- Born: Hilla Liyanage Don Piyadasa Gunsekera 1915 Colombo, British Ceylon
- Died: 5 April 1980 (aged 65) Colombo, Sri Lanka
- Education: Ananda College
- Occupation: Film actor
- Years active: 1950–1980
- Children: Lankarajini Gunsekera
- Relatives: Jinadasa Gunasekera (brother) Irene de Alwis (niece)

= Piyadasa Gunasekera =

Sri Lankan actor (1915–1980)

Hilla Liyanage Don Piyadasa Gunsekera (born 1915 – died 5 April 1980 as පියදාස ගුණසේකර), popularly known as Piyadasa Gunasekera, was an actor in Sri Lankan cinema.

==Personal life==
Piyadasa Gunasekara was born in 1915 in Maligakanda, Colombo, Sri Lanka. He was educated at Industrial College, Campbell Place and Ananda College, Colombo. After school life, he worked as a travel agent of Tram car driver for Trans International and enlisted in the Army during World War II.

His daughter Lankarajini is a singer who started her career in Sunen Gokula's 'Sangeetha Sandyawa' program in radio. She was educated at St. Paul's College, Milagiriya.

He died on 05 April 1980 at the age of 65. His death from alcohol poisoning was a controversial event.

==Career==
He started his acting career as a theater actor where he performed in the stage plays Rodi Kella and Samudra Devi produced by Sirisena Wimalaweera. Then in 1952, he made his first cinematic appearance with the drama religious film Siri Sangabo. The film is unique in Sinhala cinema history, as its story and dialogue were written by a Buddhist monk, Ven. Wathuregama Somalankara Thero. However, his most critically acclaimed performance came through the 1955 film Seda Sulang directed by T. Somasekaran. Also his role as 'Podi Ralahamy' in the film Handapana. Some of his other popular films include: Daru Duka, Sāraviṭa, Maha Rǣ Hamu Vū Sthriya, Lasanda, Romeō Julieṭ Kathāvak, Veeduru Geval, Baḍuth Ekka Horu, Binaramalī, and Sikuruliyā.

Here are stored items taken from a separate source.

Source: an optimization exercise on an open RTL-to-GDS flow (aim: small area and a short achievable clock period). Production flows keep margins and buffers that such runs may drop.
At most, simulation tests tie the RTL to the original design; equivalence was not proved.
No activity file was given, so power comes from the tool's default toggle rates.

Setup of run H:
==> module wb_packer, before the edit <==
module wb_packer #(
  parameter int DEPTH  = 16,
  parameter int ADDR_W = 16
) (
  input  logic              clk,
  input  logic              rst_n,
  input  logic              op_start,
  input  logic [ADDR_W-1:0] base_addr,
  input  logic              output_en,
  input  logic [wb_packer_pkg::HW_W-1:0] output_data,
  input  logic              gemm_finish,
  output logic              wr_valid,
  input  logic              wr_ready,
  output logic [wb_packer_pkg::DATA_W-1:0] wr_data,
  output logic [wb_packer_pkg::BURST_LEN-1:0] wr_strb,
  output logic [ADDR_W-1:0] wr_addr,
  output logic              wr_last,
  output logic              busy,
  output logic              overflow,
  output logic [15:0]       word_count
);
  localparam int NS    = wb_packer_pkg::SLOTS;
  localparam int LANES = wb_packer_pkg::BURST_LEN;
  localparam int HW_W  = wb_packer_pkg::HW_W;
  localparam int DW    = wb_packer_pkg::DATA_W;
  logic            gf_q, flush_pending;
  logic            fresh;       
  logic [3:0]      n;           
  logic [2:0]      pm;          
  logic [NS-1:0]   ws;          
  logic [NS-1:0]   rs;          
  logic [DEPTH:2]  qt;          
  logic [NS-1:0]   meta_last;   
  logic [NS-1:0][2:0] meta_m;   
  logic fin_rise, n8, nz, flush_go, push, acc, pop, load, avail, take, go;
  logic ring_has, full_q, up, down;
  logic [2:0] head_m;
  logic       head_last;
  logic [LANES-1:0] head_strb;
  assign ring_has = qt[2];
  assign full_q   = qt[DEPTH];
  assign fin_rise = gemm_finish & ~gf_q;
  assign n8       = n[3];
  assign nz       = |n;
  assign go       = output_en & ~op_start;
  assign flush_go = flush_pending & ~output_en & ~op_start;
  assign push     = (go & n8) | (flush_go & nz);
  assign acc      = push & (~full_q | wr_ready);
  assign pop      = wr_valid & wr_ready;
  assign load     = ~wr_valid | wr_ready;
  assign avail    = ring_has | push;
  assign take     = load & avail;
  assign up       = acc & ~pop;
  assign down     = pop & ~acc;
  always_comb begin
    head_m    = pm;
    head_last = ~output_en;
    for (int j = 0; j < NS; j++) begin
      if (ring_has && rs[j]) begin
        head_m    = meta_m[j];
        head_last = meta_last[j];
      end
    end
    for (int l = 0; l < LANES; l++)
      head_strb[l] = avail & (3'(l) <= head_m);
  end
  logic [NS*LANES-1:0] we;
  logic [DW-1:0]       din, rd;
  logic [NS-1:0]       ws_next;    
  logic [LANES-1:0]    lane_in;    
  assign ws_next = {ws[NS-2:0], ws[NS-1]};
  always_comb begin
    for (int l = 0; l < LANES; l++) begin
      lane_in[l] = go & (n8 ? (l == 0) : (n == 4'(l)));
      din[l*HW_W +: HW_W] = lane_in[l] ? output_data : '0;
    end
    for (int j = 0; j < NS; j++) begin
      we[j*LANES] = (ws[j] & (n == 4'd0)) |
                    (go & n8 & (acc ? ws_next[j] : ws[j]));
      for (int l = 1; l < LANES; l++)
        we[j*LANES+l] = ws[j] & ~n8 & (n <= 4'(l));
    end
  end
  wb_fifo #(.SLOTS(NS), .LANES(LANES), .HW_W(HW_W)) u_fifo (
    .clk  (clk),
    .we   (we),
    .din  (din),
    .rsel (rs),
    .dout (rd)
  );
  always_ff @(posedge clk) begin
    for (int j = 0; j < NS; j++) begin
      if (ws[j]) begin
        meta_m[j]    <= pm;
        meta_last[j] <= ~output_en;
      end
    end
  end
  always_ff @(posedge clk or negedge rst_n) begin
    if (!rst_n) begin
      gf_q          <= 1'b0;
      fresh         <= 1'b0;
      flush_pending <= 1'b0;
      n             <= '0;
      pm            <= 3'd7;
      ws            <= NS'(1);
      rs            <= NS'(1);
      qt            <= '0;
    end else begin
      gf_q  <= gemm_finish;
      fresh <= go & n8;
      if (op_start) begin
        n             <= '0;
        pm            <= 3'd7;
        flush_pending <= 1'b0;
      end else if (output_en) begin
        n  <= n8 ? 4'd1 : n + 4'd1;
        pm <= pm + 3'd1;
        if (fin_rise) flush_pending <= 1'b1;
      end else begin
        if (flush_pending) begin
          n  <= '0;
          pm <= 3'd7;
        end
        flush_pending <= fin_rise;
      end
      if (acc)  ws <= ws_next;
      if (take) rs <= {rs[NS-2:0], rs[NS-1]};
      for (int k = 2; k <= DEPTH; k++) begin
        if (up)   qt[k] <= (k == 2) ? wr_valid : qt[k-1];
        if (down) qt[k] <= (k == DEPTH) ? 1'b0 : qt[k+1];
      end
    end
  end
  logic busy_d, nz_d, fp_d;
  assign nz_d   = ~op_start & (output_en | (nz & ~flush_pending));
  assign fp_d   = ~op_start & (output_en ? (flush_pending | fin_rise) : fin_rise);
  assign busy_d = nz_d | fp_d | (load ? avail : wr_valid);
  always_ff @(posedge clk or negedge rst_n) begin
    if (!rst_n) begin
      wr_valid <= 1'b0;
      wr_data  <= '0;
      wr_strb  <= '0;
      wr_last  <= 1'b0;
      busy     <= 1'b0;
    end else begin
      busy <= busy_d;
      if (load) begin
        wr_valid <= avail;
        wr_strb  <= head_strb;
        wr_last  <= avail & head_last;
        wr_data[HW_W-1:0]  <= avail ? rd[HW_W-1:0] : '0;
        wr_data[DW-1:HW_W] <= (avail & ~(fresh & ~ring_has)) ? rd[DW-1:HW_W] : '0;
      end
    end
  end
  always_ff @(posedge clk or negedge rst_n) begin
    if (!rst_n) begin
      wr_addr    <= '0;
      word_count <= '0;
      overflow   <= 1'b0;
    end else if (op_start) begin
      wr_addr    <= base_addr;
      word_count <= '0;
      overflow   <= 1'b0;
    end else begin
      if (pop) begin
        wr_addr <= wr_addr + 1'b1;
        if (word_count != 16'hFFFF) word_count <= word_count + 1'b1;
      end
      if (push && full_q && !wr_ready) overflow <= 1'b1;
    end
  end
endmodule
clock: 5.0 ns
lec_check: 0
cap_margin: 20
core_margin: 2
core_utilization: 60
setup_slack_margin: 2.5
slew_margin: 20
run.sh (not shown) runs the stock make flow with config.mk's settings and CLKGATE_MAP_FILE= SYNTH_SCRIPT=/design/flow/synth_recipe.tcl, a recipe that flattens the netlist after the stock synthesis.
Setup changes, run H to run G
--- a/flow/design.v
+++ b/flow/design.v
@@ -57,7 +57,7 @@
   localparam int DW    = wb_packer_pkg::DATA_W;
   logic            gf_q, flush_pending;
   logic            fresh;       
-  logic [3:0]      n;           
+  logic [LANES-1:0] lt;         
   logic [2:0]      pm;          
   logic [NS-1:0]   ws;          
   logic [NS-1:0]   rs;          
@@ -72,8 +72,8 @@
   assign ring_has = qt[2];
   assign full_q   = qt[DEPTH];
   assign fin_rise = gemm_finish & ~gf_q;
-  assign n8       = n[3];
-  assign nz       = |n;
+  assign n8       = ~lt[LANES-1];
+  assign nz       = ~lt[0];
   assign go       = output_en & ~op_start;
   assign flush_go = flush_pending & ~output_en & ~op_start;
   assign push     = (go & n8) | (flush_go & nz);
@@ -103,14 +103,14 @@
   assign ws_next = {ws[NS-2:0], ws[NS-1]};
   always_comb begin
     for (int l = 0; l < LANES; l++) begin
-      lane_in[l] = go & (n8 ? (l == 0) : (n == 4'(l)));
+      lane_in[l] = go & (n8 ? (l == 0) : (lt[l] & ((l == 0) | ~lt[(l+LANES-1)%LANES])));
       din[l*HW_W +: HW_W] = lane_in[l] ? output_data : '0;
     end
     for (int j = 0; j < NS; j++) begin
-      we[j*LANES] = (ws[j] & (n == 4'd0)) |
+      we[j*LANES] = (ws[j] & lt[0]) |
                     (go & n8 & (acc ? ws_next[j] : ws[j]));
       for (int l = 1; l < LANES; l++)
-        we[j*LANES+l] = ws[j] & ~n8 & (n <= 4'(l));
+        we[j*LANES+l] = ws[j] & lt[l];
     end
   end
   wb_fifo #(.SLOTS(NS), .LANES(LANES), .HW_W(HW_W)) u_fifo (
@@ -133,7 +133,7 @@
       gf_q          <= 1'b0;
       fresh         <= 1'b0;
       flush_pending <= 1'b0;
-      n             <= '0;
+      lt            <= '1;
       pm            <= 3'd7;
       ws            <= NS'(1);
       rs            <= NS'(1);
@@ -142,16 +142,16 @@
       gf_q  <= gemm_finish;
       fresh <= go & n8;
       if (op_start) begin
-        n             <= '0;
+        lt            <= '1;
         pm            <= 3'd7;
         flush_pending <= 1'b0;
       end else if (output_en) begin
-        n  <= n8 ? 4'd1 : n + 4'd1;
+        lt <= n8 ? {{(LANES-1){1'b1}}, 1'b0} : {lt[LANES-2:0], 1'b0};
         pm <= pm + 3'd1;
         if (fin_rise) flush_pending <= 1'b1;
       end else begin
         if (flush_pending) begin
-          n  <= '0;
+          lt <= '1;
           pm <= 3'd7;
         end
         flush_pending <= fin_rise;
Notes after the runs:
- Global-route wire length before repair, run G vs run H: down slightly
- Run G ends up with a logic gate share of total power that is 2.3 points lower than in run H.
- A timing startpoint of the critical path of n[3] is what run H shows, while output_data[12] belongs to run G.
- The number of fill cells in run G was higher than what run H gave.
- Run G: shortest period the worst path allows 26 ps below run H
- The higher first-pass iteration count of the detailed router came out of run G.
- Looking at area after synthesis, run G sits about 0.54% above run H.
- On synthesized cell count, run H and run G are neck and neck.
- Changes observed in run G relative to run H: area of all placed cells without fillers fell by 0.42%, average via count per standard cell has decreased, horizontal die dimension did not really move, routed wire length shrank by about 0.7%.


The RTL this note starts from:
==> flow/design.v <==
package wb_packer_pkg;
  localparam int BURST_LEN = 8;
  localparam int HW_W      = 16;
  localparam int DATA_W    = HW_W * BURST_LEN;
  localparam int IDX_W     = $clog2(BURST_LEN);
  localparam int SLOTS     = 16;    
endpackage
module wb_fifo #(
  parameter int SLOTS = 16,
  parameter int LANES = 8,
  parameter int HW_W  = 16
) (
  input  logic                    clk,
  input  logic [SLOTS*LANES-1:0]  we,      
  input  logic [HW_W-1:0]         din,
  input  logic [SLOTS-1:0]        rsel,    
  output logic [LANES*HW_W-1:0]   dout
);
  logic [SLOTS-1:0][LANES-1:0][HW_W-1:0] mem;
  for (genvar j = 0; j < SLOTS; j++) begin : g_slot
    for (genvar l = 0; l < LANES; l++) begin : g_lane
      always_ff @(posedge clk) begin
        if (we[j*LANES+l]) mem[j][l] <= din;
      end
    end
  end
  always_comb begin
    dout = '0;
    for (int j = 0; j < SLOTS; j++)
      dout = dout | ({(LANES*HW_W){rsel[j]}} & mem[j]);
  end
endmodule
module wb_packer #(
  parameter int DEPTH  = 16,
  parameter int ADDR_W = 16
) (
  input  logic              clk,
  input  logic              rst_n,
  input  logic              op_start,
  input  logic [ADDR_W-1:0] base_addr,
  input  logic              output_en,
  input  logic [wb_packer_pkg::HW_W-1:0] output_data,
  input  logic              gemm_finish,
  output logic              wr_valid,
  input  logic              wr_ready,
  output logic [wb_packer_pkg::DATA_W-1:0] wr_data,
  output logic [wb_packer_pkg::BURST_LEN-1:0] wr_strb,
  output logic [ADDR_W-1:0] wr_addr,
  output logic              wr_last,
  output logic              busy,
  output logic              overflow,
  output logic [15:0]       word_count
);
  localparam int NS    = wb_packer_pkg::SLOTS;
  localparam int LANES = wb_packer_pkg::BURST_LEN;
  localparam int HW_W  = wb_packer_pkg::HW_W;
  localparam int DW    = wb_packer_pkg::DATA_W;
  logic             gf_q, flush_pending;
  logic [LANES-1:0] lt;          
  logic [2:0]       pm;          
  logic [NS-1:0]    ws;          
  logic [NS-1:0]    rs;          
  logic [DEPTH:2]   qt;          
  logic [NS-1:0]    meta_last;   
  logic [NS-1:0][2:0] meta_m;    
  logic [LANES-1:0] nx_strb;     
  logic             nx_last;     
  logic fin_rise, n8, nz, flush_go, push, acc, pop, load, avail, take, go;
  logic ring_has, full_q, up, down;
  logic [LANES-1:0] push_strb, head_strb;
  logic             head_last;
  assign ring_has = qt[2];
  assign full_q   = qt[DEPTH];
  assign fin_rise = gemm_finish & ~gf_q;
  assign n8       = ~lt[LANES-1];
  assign nz       = ~lt[0];
  assign go       = output_en & ~op_start;
  assign flush_go = flush_pending & ~output_en & ~op_start;
  assign push     = (go & n8) | (flush_go & nz);
  assign acc      = push & (~full_q | wr_ready);
  assign pop      = wr_valid & wr_ready;
  assign load     = ~wr_valid | wr_ready;
  assign avail    = ring_has | push;
  assign take     = load & avail;
  assign up       = acc & ~pop;
  assign down     = pop & ~acc;
  assign push_strb = ~lt;
  assign head_strb = {LANES{avail}} & (ring_has ? nx_strb : push_strb);
  assign head_last = avail & (ring_has ? nx_last : ~output_en);
  logic [NS*LANES-1:0] we;
  logic [DW-1:0]       rd;
  logic [NS-1:0]       ws_next, rs_next;
  logic                roll_keep, roll_drop;
  assign ws_next   = {ws[NS-2:0], ws[NS-1]};
  assign rs_next   = {rs[NS-2:0], rs[NS-1]};
  assign roll_keep = go & n8 & (~full_q | wr_ready);
  assign roll_drop = go & n8 & full_q & ~wr_ready;
  always_comb begin
    for (int j = 0; j < NS; j++) begin
      we[j*LANES] = (ws[j] & lt[0]) | (roll_keep & ws_next[j]) | (roll_drop & ws[j]);
      for (int l = 1; l < LANES; l++)
        we[j*LANES+l] = ws[j] & lt[l];
    end
  end
  wb_fifo #(.SLOTS(NS), .LANES(LANES), .HW_W(HW_W)) u_fifo (
    .clk  (clk),
    .we   (we),
    .din  (output_data),
    .rsel (rs),
    .dout (rd)
  );
  always_ff @(posedge clk) begin
    for (int j = 0; j < NS; j++) begin
      if (ws[j]) begin
        meta_m[j]    <= pm;
        meta_last[j] <= ~output_en;
      end
    end
  end
  logic [2:0]       nx_m_d;
  logic             nx_last_d;
  logic [NS-1:0]    rs_d;
  logic [LANES-1:0] nx_strb_d;
  assign rs_d = take ? rs_next : rs;
  always_comb begin
    nx_m_d    = pm;
    nx_last_d = ~output_en;
    for (int j = 0; j < NS; j++) begin
      if (rs_d[j] && !ws[j]) begin
        nx_m_d    = meta_m[j];
        nx_last_d = meta_last[j];
      end
    end
    for (int l = 0; l < LANES; l++)
      nx_strb_d[l] = (3'(l) <= nx_m_d);
  end
  always_ff @(posedge clk or negedge rst_n) begin
    if (!rst_n) begin
      gf_q          <= 1'b0;
      flush_pending <= 1'b0;
      lt            <= '1;
      pm            <= 3'd7;
      ws            <= NS'(1);
      rs            <= NS'(1);
      qt            <= '0;
      nx_strb       <= '0;
      nx_last       <= 1'b0;
    end else begin
      gf_q    <= gemm_finish;
      nx_strb <= nx_strb_d;
      nx_last <= nx_last_d;
      if (op_start) begin
        lt            <= '1;
        pm            <= 3'd7;
        flush_pending <= 1'b0;
      end else if (output_en) begin
        lt <= n8 ? {{(LANES-1){1'b1}}, 1'b0} : {lt[LANES-2:0], 1'b0};
        pm <= pm + 3'd1;
        if (fin_rise) flush_pending <= 1'b1;
      end else begin
        if (flush_pending) begin
          lt <= '1;
          pm <= 3'd7;
        end
        flush_pending <= fin_rise;
      end
      if (acc)  ws <= ws_next;
      if (take) rs <= rs_next;
      for (int k = 2; k <= DEPTH; k++) begin
        if (up)   qt[k] <= (k == 2) ? wr_valid : qt[k-1];
        if (down) qt[k] <= (k == DEPTH) ? 1'b0 : qt[k+1];
      end
    end
  end
  logic busy_d, nz_d, fp_d;
  assign nz_d   = ~op_start & (output_en | (nz & ~flush_pending));
  assign fp_d   = ~op_start & (output_en ? (flush_pending | fin_rise) : fin_rise);
  assign busy_d = nz_d | fp_d | (load ? avail : wr_valid);
  always_ff @(posedge clk or negedge rst_n) begin
    if (!rst_n) begin
      wr_valid <= 1'b0;
      wr_data  <= '0;
      wr_strb  <= '0;
      wr_last  <= 1'b0;
      busy     <= 1'b0;
    end else begin
      busy <= busy_d;
      if (load) begin
        wr_valid <= avail;
        wr_strb  <= head_strb;
        wr_last  <= head_last;
        for (int l = 0; l < LANES; l++)
          wr_data[l*HW_W +: HW_W] <= head_strb[l] ? rd[l*HW_W +: HW_W] : '0;
      end
    end
  end
  always_ff @(posedge clk or negedge rst_n) begin
    if (!rst_n) begin
      wr_addr    <= '0;
      word_count <= '0;
      overflow   <= 1'b0;
    end else if (op_start) begin
      wr_addr    <= base_addr;
      word_count <= '0;
      overflow   <= 1'b0;
    end else begin
      if (pop) begin
        wr_addr <= wr_addr + 1'b1;
        if (word_count != 16'hFFFF) word_count <= word_count + 1'b1;
      end
      if (push && full_q && !wr_ready) overflow <= 1'b1;
    end
  end
endmodule
==> flow/config.mk <==
export PLATFORM = sky130hd
export DESIGN_NAME = wb_packer
export DESIGN_NICKNAME = wb_packer
export VERILOG_FILES = /design/flow/design.v
export SDC_FILE = /design/flow/constraint.sdc
export NUM_CORES = 4
export LEC_CHECK = 0
export CAP_MARGIN = 20
export CORE_MARGIN = 2
export CORE_UTILIZATION = 65
export CTS_CLUSTER_DIAMETER = 100
export CTS_CLUSTER_SIZE = 24
export SETUP_SLACK_MARGIN = 2.6
export SLEW_MARGIN = 20
export TNS_END_PERCENT = 100
==> flow/constraint.sdc <==
create_clock -name core_clock -period 5.0 [get_ports {clk}]
set_input_delay 1.0000 -clock core_clock [delete_from_list [all_inputs] [get_ports {clk}]]
set_output_delay 1.0000 -clock core_clock [all_outputs]
set_load 0.01 [all_outputs]
==> next run, changes <==
--- a/flow/design.v
+++ b/flow/design.v
@@ -114,29 +114,37 @@
       if (ws[j]) begin
         meta_m[j]    <= pm;
         meta_last[j] <= ~output_en;
       end
     end
   end
-  logic [2:0]       nx_m_d;
-  logic             nx_last_d;
-  logic [NS-1:0]    rs_d;
-  logic [LANES-1:0] nx_strb_d;
-  assign rs_d = take ? rs_next : rs;
+  logic [LANES-1:0] nx_strb_d, keep_strb, adv_strb;
+  logic             nx_last_d, keep_last, adv_last, keep_hit, adv_hit;
+  logic [2:0]       keep_m, adv_m;
   always_comb begin
-    nx_m_d    = pm;
-    nx_last_d = ~output_en;
+    keep_m = '0; keep_last = 1'b0; keep_hit = 1'b0;
+    adv_m  = '0; adv_last  = 1'b0; adv_hit  = 1'b0;
     for (int j = 0; j < NS; j++) begin
-      if (rs_d[j] && !ws[j]) begin
-        nx_m_d    = meta_m[j];
-        nx_last_d = meta_last[j];
-      end
-    end
-    for (int l = 0; l < LANES; l++)
-      nx_strb_d[l] = (3'(l) <= nx_m_d);
-  end
+      if (rs[j] && !ws[j]) begin
+        keep_m    = keep_m | meta_m[j];
+        keep_last = keep_last | meta_last[j];
+        keep_hit  = 1'b1;
+      end
+      if (rs_next[j] && !ws[j]) begin
+        adv_m    = adv_m | meta_m[j];
+        adv_last = adv_last | meta_last[j];
+        adv_hit  = 1'b1;
+      end
+    end
+    for (int l = 0; l < LANES; l++) begin
+      keep_strb[l] = keep_hit ? (3'(l) <= keep_m) : ~lt[l];
+      adv_strb[l]  = adv_hit  ? (3'(l) <= adv_m)  : ~lt[l];
+    end
+  end
+  assign nx_strb_d = take ? adv_strb : keep_strb;
+  assign nx_last_d = take ? (adv_hit ? adv_last : ~output_en) : (keep_hit ? keep_last : ~output_en);
   always_ff @(posedge clk or negedge rst_n) begin
     if (!rst_n) begin
       gf_q          <= 1'b0;
       flush_pending <= 1'b0;
       lt            <= '1;
       pm            <= 3'd7;
Total power goes down by a few percent.
Combinational power came out lower by well over a third.
Design area went up slightly.
Hold slack stays flat.
Global-route usage goes up by 1.7 points.
Clock skew decreases by 4.7 ps.
Core utilization is about the same.
Non-clock buffer count climbs by 17.
Area after synthesis grows slightly.
Routed wire length increases by a few percent.
Sequential power drops by a few percent.
Function was not checked in any run of this note: the RTL went through the layout flow alone.

## static timing again, ports no longer ideal
How much do the figures lean on ideal ports? The routed layouts below were timed once more, with nothing changed but the port constraints.
Step 1, drivers: a clkbuf_16 drives clk and a buf_2 each remaining input, both assumed.
Step 2 also shifts input and output timing later by t, the mid clock arrival at the registers, as if the neighbouring blocks saw the same clock.
a / b / c = no drivers / after step 1 / after step 2; a / b = the first two.
run | t, ns | setup slack, ns | worst setup path after step 2 | latest minus earliest clock arrival (ns) | worst slew at a driven data input, ns
run H | 0.936 | 2.362 / 2.362 / 1.685 | input to register | 0.028 / 0.028 | 0.06
run G | 0.907 | 2.388 / 2.416 / 1.524 | input to register | 0.034 / 0.034 | 0.19
the first run of note 2 | 0.859 | 2.182 / 2.194 / 1.378 | input to register | 0.040 / 0.039 | 0.10
the second run of note 2 | 0.847 | 2.523 / 2.433 / 1.826 | input to register | 0.034 / 0.035 | 0.15
After both steps setup and hold are still met in every run listed. For run G, which loses most, drivers alone change the setup slack by +0.028 ns; drivers and shift together by -0.864 ns.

Apart from Sinhala films, he also starred in two English films Kommissar X – Drei gelbe Katzen (The Three Yellow Cats) and The Green Emeralds. As a technician, he worked for Arthur Rank and M.G.M. film productions such as Purple Plain, Elephant Walk, Star of Colombo, and Laughing Anne. After many villain roles, he made a white role in the film Senasuma Kothanada. In the film Haara Lakshaya, he played the role of James Seneviratne, the main antagonist. The film was based on the first horrific robbery and murder in Sri Lanka, known as the turf club robbery that occurred on 27 January 1949. After the success in the film, he received several villain roles again in the films: Hathara Wate, Vanaraja, Aparadaya Saha Danduwama, Kalyani Ganga, Jeevana Ganga and Tom Pachaya. In 1981, he played the role of 'Devadatta' in the film Ajasaththa, which became one of his other milestone.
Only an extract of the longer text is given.